Reproduce each entry below in full, exactly as it was given.
::: Exercise materials
==> src/hdl/twis_ctrl.sv <==
// Controller state machine sequencing the clearing pass, letter walk and word finish.
module twis_ctrl import twis_pkg::*; (
	input  logic       clk,
	input  logic       arst_n,
	input  logic       start,
	input  logic       empty_word,
	input  twis_stat_t stat,
	output twis_cmd_t  cmd,
	output logic       busy
);

	twis_state_t state_q;
	twis_state_t state_next;

	always_ff @(posedge clk or negedge arst_n) begin
		if (!arst_n) begin
			state_q <= ST_CLEAR;
		end else begin
			state_q <= state_next;
		end
	end

	always_comb begin
		state_next = state_q;
		case (state_q)
			ST_CLEAR: begin
				if (stat.clear_last) begin
					state_next = ST_IDLE;
				end
			end
			ST_IDLE: begin
				if (start) begin
					state_next = empty_word ? ST_FINISH : ST_WALK;
				end
			end
			ST_WALK: begin
				state_next = stat.item_last ? ST_FINISH : ST_IDLE;
			end
			ST_FINISH: begin
				state_next = ST_IDLE;
			end
			default: begin
				state_next = ST_CLEAR;
			end
		endcase
	end

	always_comb begin
		cmd      = '0;
		busy     = 1'b1;
		case (state_q)
			ST_CLEAR: begin
				cmd.clear = 1'b1;
			end
			ST_IDLE: begin
				busy       = 1'b0;
				cmd.accept = start;
			end
			ST_WALK: begin
				cmd.walk     = 1'b1;
				cmd.fin_read = stat.item_last;
			end
			ST_FINISH: begin
				cmd.finish = 1'b1;
			end
			default: begin
				cmd = '0;
			end
		endcase
	end

endmodule
**config.mk**
```make
export PLATFORM = sky130hd
export DESIGN_NAME = blsl_back
export DESIGN_NICKNAME = d
export VERILOG_FILES = /design/src/rtl/blsl_pkg.sv /design/src/rtl/blsl_back.sv
export SDC_FILE = /design/constraint.sdc
export NUM_CORES = 2
export LEC_CHECK = 0
export BUFFER_PORTS_ARGS = -buffer_cell sky130_fd_sc_hd__buf_4
export CAP_MARGIN = 10
export CORE_AREA = 2 2 483 485
export CTS_CLUSTER_SIZE = 28
export DETAILED_ROUTE_END_ITERATION = 8
export DIE_AREA = 0 0 485 487
export GPL_TIMING_DRIVEN = 0
export PLACE_DENSITY_LB_ADDON = 0.25
export SETUP_SLACK_MARGIN = 0.3
export SYNTH_ARGS = -nofsm -noshare
export SYNTH_HDL_FRONTEND = slang
export SYNTH_SLANG_ARGS = --single-unit
```
**constraint.sdc**
```tcl
create_clock -name clk -period 12.69 [get_ports clk]
set_clock_uncertainty 0.1 [all_clocks]
set_input_delay 1.269 -clock clk [delete_from_list [all_inputs] [get_ports clk]]
set_output_delay 1.269 -clock clk [all_outputs]
set_load 0.1 [all_outputs]
```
::::::
**Output of the task**
==> src/hdl/twis_ctrl.sv <==
// Controller state machine sequencing the clearing pass, letter walk and word finish.
module twis_ctrl import twis_pkg::*; (
	input  logic       clk,
	input  logic       arst_n,
	input  logic       start,
	input  logic       empty_word,
	input  twis_stat_t stat,
	output twis_cmd_t  cmd,
	output logic       busy
);

	twis_state_t state_q;
	twis_state_t state_next;

	always_ff @(posedge clk or negedge arst_n) begin
		if (!arst_n) begin
			state_q <= ST_CLEAR;
		end else begin
			state_q <= state_next;
		end
	end

	always_comb begin
		state_next = state_q;
		case (state_q)
			ST_CLEAR: begin
				if (stat.clear_last) begin
					state_next = ST_IDLE;
				end
			end
			ST_IDLE: begin
				if (start) begin
					state_next = empty_word ? ST_FINISH : ST_WALK;
				end
			end
			ST_WALK: begin
				state_next = stat.item_last ? ST_FINISH : ST_IDLE;
			end
			ST_FINISH: begin
				state_next = ST_IDLE;
			end
			default: begin
				state_next = ST_CLEAR;
			end
		endcase
	end

	always_comb begin
		cmd      = '0;
		busy     = 1'b1;
		case (state_q)
			ST_CLEAR: begin
				cmd.clear = 1'b1;
			end
			ST_IDLE: begin
				busy       = 1'b0;
				cmd.accept = start;
			end
			ST_WALK: begin
				cmd.walk     = 1'b1;
				cmd.fin_read = stat.item_last;
			end
			ST_FINISH: begin
				cmd.finish = 1'b1;
			end
			default: begin
				cmd = '0;
			end
		endcase
	end

endmodule
**config.mk**
```make
export PLATFORM = sky130hd
export DESIGN_NAME = blsl_back
export DESIGN_NICKNAME = d
export VERILOG_FILES = /design/src/rtl/blsl_pkg.sv /design/src/rtl/blsl_back.sv
export SDC_FILE = /design/constraint.sdc
export NUM_CORES = 2
export LEC_CHECK = 0
export BUFFER_PORTS_ARGS = -buffer_cell sky130_fd_sc_hd__buf_4
export CAP_MARGIN = 10
export CORE_AREA = 2 2 483 485
export CTS_CLUSTER_SIZE = 28
export DETAILED_ROUTE_END_ITERATION = 8
export DIE_AREA = 0 0 485 487
export GPL_TIMING_DRIVEN = 0
export PLACE_DENSITY_LB_ADDON = 0.25
export SETUP_SLACK_MARGIN = 0.3
export SYNTH_ARGS = -nofsm -noshare
export SYNTH_HDL_FRONTEND = slang
export SYNTH_SLANG_ARGS = --single-unit
```
**constraint.sdc**
```tcl
create_clock -name clk -period 12.69 [get_ports clk]
set_clock_uncertainty 0.1 [all_clocks]
set_input_delay 1.269 -clock clk [delete_from_list [all_inputs] [get_ports clk]]
set_output_delay 1.269 -clock clk [all_outputs]
set_load 0.1 [all_outputs]
```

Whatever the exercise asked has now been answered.